When Xinjiang was incorporated into China, Han Chinese numbered about six per cent of the population. Now, it's more like 40 per cent, only a small fraction smaller than the Uighur population. The Han Chinese are doing the same thing they have done to other border peoples since they began emerging from the central China heartland around the Yellow River thousands of years ago, that is, to out-breed them, out-compete them and obliterate their culture and language.
Indeed, under the guise of "economic development" the Han Chinese are doing the same in another sensitive border region, Tibet. In Xinjiang and Tibet, the Han Chinese dominate business and commerce, politics and the police and security agencies, with the exception of a few fellow-travelling figureheads. Of course, they aren't so insensitive to public opinion to call it "ethnic cleansing" or something similar, but previous Chinese dynasties have committed genocide in Xinjiang as part of their imperial rule.
Ironically, China is celebrating the first "Serf Liberation Day" this year, to commemorate the day 50 years ago that the People's Liberation Army "liberated" Tibet from the Tibetans.
A backdrop is the profound distrust that the Chinese people, especially the minority groups, feel for the police and Communist Party, manifesting itself in the mixture of fear and contempt in which they hold their masters. Membership of the Communist Party is essential for anyone planning a career in government, education or commerce and it is expected that party members will switch back and forth between these agencies of the state.
Just how much do the Chinese people know about their government and its decision-making processes? Very little. Even the organs of state power recognise this.Public in the darkChina Daily
recently editorialised (June 22, 2009): "True, public oversight is a source of big support. But, ultimately, the effectiveness of the public's role rests on how much they know about the inner workings of public institutions. In spite of the high-profile document on transparency, most government agencies have continued to persist with keeping the public in the dark."

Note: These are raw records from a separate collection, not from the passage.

File: src/rtl/median_pkg.sv
package median_pkg;

  // Move chosen by one slot on an accepted sample
  typedef enum logic [1:0] {
    MV_HOLD = 2'd0,
    MV_UP   = 2'd1,
    MV_DN   = 2'd2,
    MV_IN   = 2'd3
  } move_e;

endpackage

File: src/rtl/median_evict_scan.sv
// Marks every slot at or below the topmost slot whose age row is saturated.
module median_evict_scan #(
  parameter int W = 5
) (
  input  logic [W-1:0] oldest,
  output logic [W-1:0] gone_at
);

  always_comb begin
    gone_at[0] = oldest[0];
    for (int i = 1; i < W; i++) begin
      gone_at[i] = gone_at[i-1] | oldest[i];
    end
  end

endmodule
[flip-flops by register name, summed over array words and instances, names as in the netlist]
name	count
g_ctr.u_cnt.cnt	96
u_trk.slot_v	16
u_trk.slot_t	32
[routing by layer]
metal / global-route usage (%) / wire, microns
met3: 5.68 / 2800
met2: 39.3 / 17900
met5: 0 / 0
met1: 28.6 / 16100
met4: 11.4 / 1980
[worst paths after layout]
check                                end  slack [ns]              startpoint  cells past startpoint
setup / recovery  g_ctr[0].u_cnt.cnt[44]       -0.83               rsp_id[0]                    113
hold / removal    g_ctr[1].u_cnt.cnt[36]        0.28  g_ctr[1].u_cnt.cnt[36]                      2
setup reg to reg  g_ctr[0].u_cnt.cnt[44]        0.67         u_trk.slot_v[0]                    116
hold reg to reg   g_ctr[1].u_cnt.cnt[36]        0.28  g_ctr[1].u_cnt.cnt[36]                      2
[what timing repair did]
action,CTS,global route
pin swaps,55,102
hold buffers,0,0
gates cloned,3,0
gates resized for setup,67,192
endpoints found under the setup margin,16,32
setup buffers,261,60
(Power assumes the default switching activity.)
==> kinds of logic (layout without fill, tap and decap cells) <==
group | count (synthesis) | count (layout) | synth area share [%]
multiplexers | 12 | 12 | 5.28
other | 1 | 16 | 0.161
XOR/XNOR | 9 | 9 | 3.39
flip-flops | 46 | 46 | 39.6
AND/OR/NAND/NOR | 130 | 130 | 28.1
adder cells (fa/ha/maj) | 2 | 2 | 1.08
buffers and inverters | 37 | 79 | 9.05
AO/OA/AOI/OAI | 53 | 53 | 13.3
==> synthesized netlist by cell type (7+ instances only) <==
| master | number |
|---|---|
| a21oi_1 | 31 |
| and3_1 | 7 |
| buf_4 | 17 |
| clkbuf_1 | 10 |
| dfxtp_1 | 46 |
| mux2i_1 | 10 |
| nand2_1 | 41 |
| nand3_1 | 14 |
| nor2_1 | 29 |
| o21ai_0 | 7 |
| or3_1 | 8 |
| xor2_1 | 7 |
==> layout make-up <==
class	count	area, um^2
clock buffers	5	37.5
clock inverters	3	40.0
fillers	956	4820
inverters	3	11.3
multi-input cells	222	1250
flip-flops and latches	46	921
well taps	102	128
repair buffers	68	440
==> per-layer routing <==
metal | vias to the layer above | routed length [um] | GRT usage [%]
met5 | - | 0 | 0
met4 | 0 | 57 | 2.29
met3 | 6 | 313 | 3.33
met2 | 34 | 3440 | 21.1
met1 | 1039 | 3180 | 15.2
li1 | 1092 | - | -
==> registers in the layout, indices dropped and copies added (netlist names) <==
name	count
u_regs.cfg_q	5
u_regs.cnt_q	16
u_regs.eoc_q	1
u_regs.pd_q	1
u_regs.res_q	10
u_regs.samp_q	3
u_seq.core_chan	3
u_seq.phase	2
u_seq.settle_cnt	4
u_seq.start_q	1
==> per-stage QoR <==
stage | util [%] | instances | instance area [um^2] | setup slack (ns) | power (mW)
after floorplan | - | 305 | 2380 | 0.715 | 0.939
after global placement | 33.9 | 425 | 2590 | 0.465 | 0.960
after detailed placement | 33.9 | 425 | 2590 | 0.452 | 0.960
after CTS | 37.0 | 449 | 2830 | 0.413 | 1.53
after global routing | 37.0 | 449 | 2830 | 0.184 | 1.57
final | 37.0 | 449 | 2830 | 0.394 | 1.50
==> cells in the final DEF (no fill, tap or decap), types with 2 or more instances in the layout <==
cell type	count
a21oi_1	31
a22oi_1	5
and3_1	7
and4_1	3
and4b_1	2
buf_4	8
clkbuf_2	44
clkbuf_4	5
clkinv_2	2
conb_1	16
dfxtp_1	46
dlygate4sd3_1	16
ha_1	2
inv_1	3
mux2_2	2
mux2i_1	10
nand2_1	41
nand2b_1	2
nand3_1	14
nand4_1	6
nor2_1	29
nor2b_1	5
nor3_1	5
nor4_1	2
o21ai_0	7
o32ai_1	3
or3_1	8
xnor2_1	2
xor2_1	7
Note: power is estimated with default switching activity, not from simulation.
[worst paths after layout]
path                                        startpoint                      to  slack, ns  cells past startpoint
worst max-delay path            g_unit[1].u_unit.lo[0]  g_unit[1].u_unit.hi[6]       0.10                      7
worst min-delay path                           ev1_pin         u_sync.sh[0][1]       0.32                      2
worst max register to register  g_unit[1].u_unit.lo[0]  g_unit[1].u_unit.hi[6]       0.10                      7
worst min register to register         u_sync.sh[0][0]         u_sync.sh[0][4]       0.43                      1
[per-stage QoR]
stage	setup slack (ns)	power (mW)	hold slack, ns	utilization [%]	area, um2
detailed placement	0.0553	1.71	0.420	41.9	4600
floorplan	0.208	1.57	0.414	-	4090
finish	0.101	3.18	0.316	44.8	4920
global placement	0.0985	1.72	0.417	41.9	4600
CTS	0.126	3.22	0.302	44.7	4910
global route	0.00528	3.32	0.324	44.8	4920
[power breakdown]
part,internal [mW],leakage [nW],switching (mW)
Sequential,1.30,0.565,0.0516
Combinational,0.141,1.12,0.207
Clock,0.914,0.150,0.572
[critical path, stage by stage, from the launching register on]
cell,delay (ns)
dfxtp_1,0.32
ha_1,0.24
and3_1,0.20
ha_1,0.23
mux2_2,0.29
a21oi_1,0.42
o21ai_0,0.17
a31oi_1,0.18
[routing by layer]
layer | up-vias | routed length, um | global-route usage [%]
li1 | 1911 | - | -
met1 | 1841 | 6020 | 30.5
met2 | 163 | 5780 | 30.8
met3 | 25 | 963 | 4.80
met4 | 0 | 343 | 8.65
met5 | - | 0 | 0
===== src/rtl/bfx_pkg.sv =====
package bfx_pkg;
  localparam logic [6:0] OPC_CUSTOM = 7'b1111011;
  localparam logic [2:0] F3_EXT     = 3'b000;
  localparam logic [6:0] F7_EXT     = 7'b0000000;
  localparam int unsigned NUM_FIELDS = 3;
  localparam int unsigned NUM_SEL    = 6;

  typedef enum logic [2:0] {
    SEL_S_BIT  = 3'd0,
    SEL_Z_BIT  = 3'd1,
    SEL_Z_BYTE = 3'd2,
    SEL_S_BYTE = 3'd3,
    SEL_Z_HALF = 3'd4,
    SEL_S_HALF = 3'd5
  } sel_e;

  typedef struct packed {
    logic       hit;
    logic       legal;
    logic [4:0] rd;
    sel_e       sel;
  } dec_t;

  function automatic int unsigned fld_lsb(int unsigned idx);
    return (idx == 0) ? 23 : (idx == 1) ? 11 : 16;
  endfunction

  function automatic int unsigned fld_width(int unsigned idx);
    return (idx == 0) ? 1 : (idx == 1) ? 8 : 16;
  endfunction
endpackage
--- src/rtl/irqsk_regs.sv ---
// Control register file.
// Holds N_CTL slots. The count-store slot keeps only CNT_W bits; every
// other slot keeps DATA_W bits. Reads are zero-extended to DATA_W.
// Assumes: the caller gates wr_en with a decoded write.
module irqsk_regs
    import irqsk_pkg::*;
(
    input  logic                          clk,
    input  logic                          rst_n,
    input  logic                          wr_en,
    input  logic [SEL_W-1:0]              wr_sel,
    input  logic [DATA_W-1:0]             wr_data,
    output logic [N_CTL-1:0][DATA_W-1:0]  regs_q
);
    for (genvar i = 0; i < N_CTL; i++) begin : g_slot
        localparam int W = (i == IDX_CNT) ? CNT_W : DATA_W;
        logic [W-1:0] q;

        // Purpose: clear the slot on reset, or load the low W bits when it is selected.
        always_ff @(posedge clk) begin
            if (!rst_n)                                q <= '0;
            else if (wr_en && wr_sel == SEL_W'(i))     q <= wr_data[W-1:0];
        end

        if (W < DATA_W) begin : g_narrow
            assign regs_q[i] = {{(DATA_W-W){1'b0}}, q};
        end else begin : g_full
            assign regs_q[i] = q;
        end
    end
endmodule

--- src/rtl/irqsk_flags.sv ---
// Flag and skip logic.
// Holds the interrupt enable flag and the external-request flag, and forms
// the combinational skip pulse.
// Assumes: at most one of the op strobes is high in any cycle.
module irqsk_flags (
    input  logic clk,
    input  logic rst_n,
    input  logic do_off,
    input  logic do_on,
    input  logic do_tst_req,
    input  logic do_tst_pin,
    input  logic ext_set,
    input  logic pin,
    input  logic pol,
    output logic skip,
    output logic en_q,
    output logic req_q
);
    // Purpose: update the enable flag from the on and off ops.
    always_ff @(posedge clk) begin
        if (!rst_n)      en_q <= 1'b0;
        else if (do_on)  en_q <= 1'b1;
        else if (do_off) en_q <= 1'b0;
    end

    // Purpose: set the request flag from the strobe, and clear it on a test;
    // the set takes priority.
    always_ff @(posedge clk) begin
        if (!rst_n)          req_q <= 1'b0;
        else if (ext_set)    req_q <= 1'b1;
        else if (do_tst_req) req_q <= 1'b0;
    end

    // Purpose: raise skip on a set flag, or on a pin level matching the polarity.
    always_comb begin
        skip = (do_tst_req && req_q) || (do_tst_pin && (pin == pol));
    end
endmodule

--- src/rtl/irq_skip_unit.sv ---
// Interrupt control and skip unit (top level).
// Decodes the interrupt-control instruction group and holds the flags and
// control registers.
// Assumes: exec_valid marks the single execution cycle of instr.
module irq_skip_unit
    import irqsk_pkg::*;
(
    input  logic               clk,
    input  logic               rst_n,
    input  logic               exec_valid,
    input  logic [INSTR_W-1:0] instr,
    input  logic [DATA_W-1:0]  acc_in,
    input  logic               int_pin,
    input  logic               ext_req_set,
    output logic               skip_req,
    output logic [DATA_W-1:0]  rd_data,
    output logic               irq_enable,
    output logic               ext_req_flag
);
    dec_t                         dec;
    logic [N_CTL-1:0][DATA_W-1:0] regs_q;

    irqsk_decode u_dec (
        .exec_valid (exec_valid),
        .instr      (instr),
        .dec        (dec)
    );

    irqsk_regs u_regs (
        .clk     (clk),
        .rst_n   (rst_n),
        .wr_en   (dec.op == OP_WR),
        .wr_sel  (dec.sel),
        .wr_data (acc_in),
        .regs_q  (regs_q)
    );

    irqsk_flags u_flags (
        .clk        (clk),
        .rst_n      (rst_n),
        .do_off     (dec.op == OP_IRQ_OFF),
        .do_on      (dec.op == OP_IRQ_ON),
        .do_tst_req (dec.op == OP_TST_REQ),
        .do_tst_pin (dec.op == OP_TST_PIN),
        .ext_set    (ext_req_set),
        .pin        (int_pin),
        .pol        (regs_q[IDX_POL][POL_BIT]),
        .skip       (skip_req),
        .en_q       (irq_enable),
        .req_q      (ext_req_flag)
    );

    // Purpose: drive the selected register on a read, and zero otherwise.
    always_comb begin
        rd_data = '0;
        if (dec.op == OP_RD) rd_data = regs_q[dec.sel];
    end
endmodule
==> src/rtl/mpr_classify.sv <==
module mpr_classify
  import mpr_pkg::*;
#(
  parameter int unsigned OVS = 8
) (
  input  logic [OVS-1:0] win_i,
  output sym_e           sym_o
);

  localparam int unsigned EW     = OVS / 4;
  localparam int unsigned MID_LO = OVS / 2;

  logic [OVS-1:0] early_m;
  logic [OVS-1:0] mid_m;
  logic           hit_e, hit_m, hit_g;

  for (genvar i = 0; i < OVS; i++) begin : g_mask
    assign early_m[i] = (i < EW);
    assign mid_m[i]   = (i >= MID_LO) && (i < MID_LO + EW);
  end

  assign hit_e = |(win_i & early_m);
  assign hit_m = |(win_i & mid_m);
  assign hit_g = |(win_i & ~(early_m | mid_m));

  always_comb begin
    if (hit_g || (hit_e && hit_m)) sym_o = SYM_BAD;
    else if (hit_e)                sym_o = SYM_Z;
    else if (hit_m)                sym_o = SYM_X;
    else                           sym_o = SYM_Y;
  end

endmodule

China is profoundly corrupt. Everyone knows it. If the Chinese people don't know how decisions are made, how can we in the West hope to? Chinese decision-making is a black box at the highest levels.
The Australian government is in the dark about the arrest of Stern Hu in Shanghai. And in this case, let's acknowledge the elephant in the room. Hu would not have been arrested in this manner if he wasn't Chinese. The Australian Government can rabbit on about Hu's Australian citizenship as much as it likes; but, as far as the Chinese authorities are concerned, Hu was born Chinese and he is still Chinese. His "citizenship" may be Australian, but his "nationality" is Chinese, which no act of a foreign power can alter.
In all, the situation in Xinjiang is only one obvious symptom of a system which is diseased from top to bottom.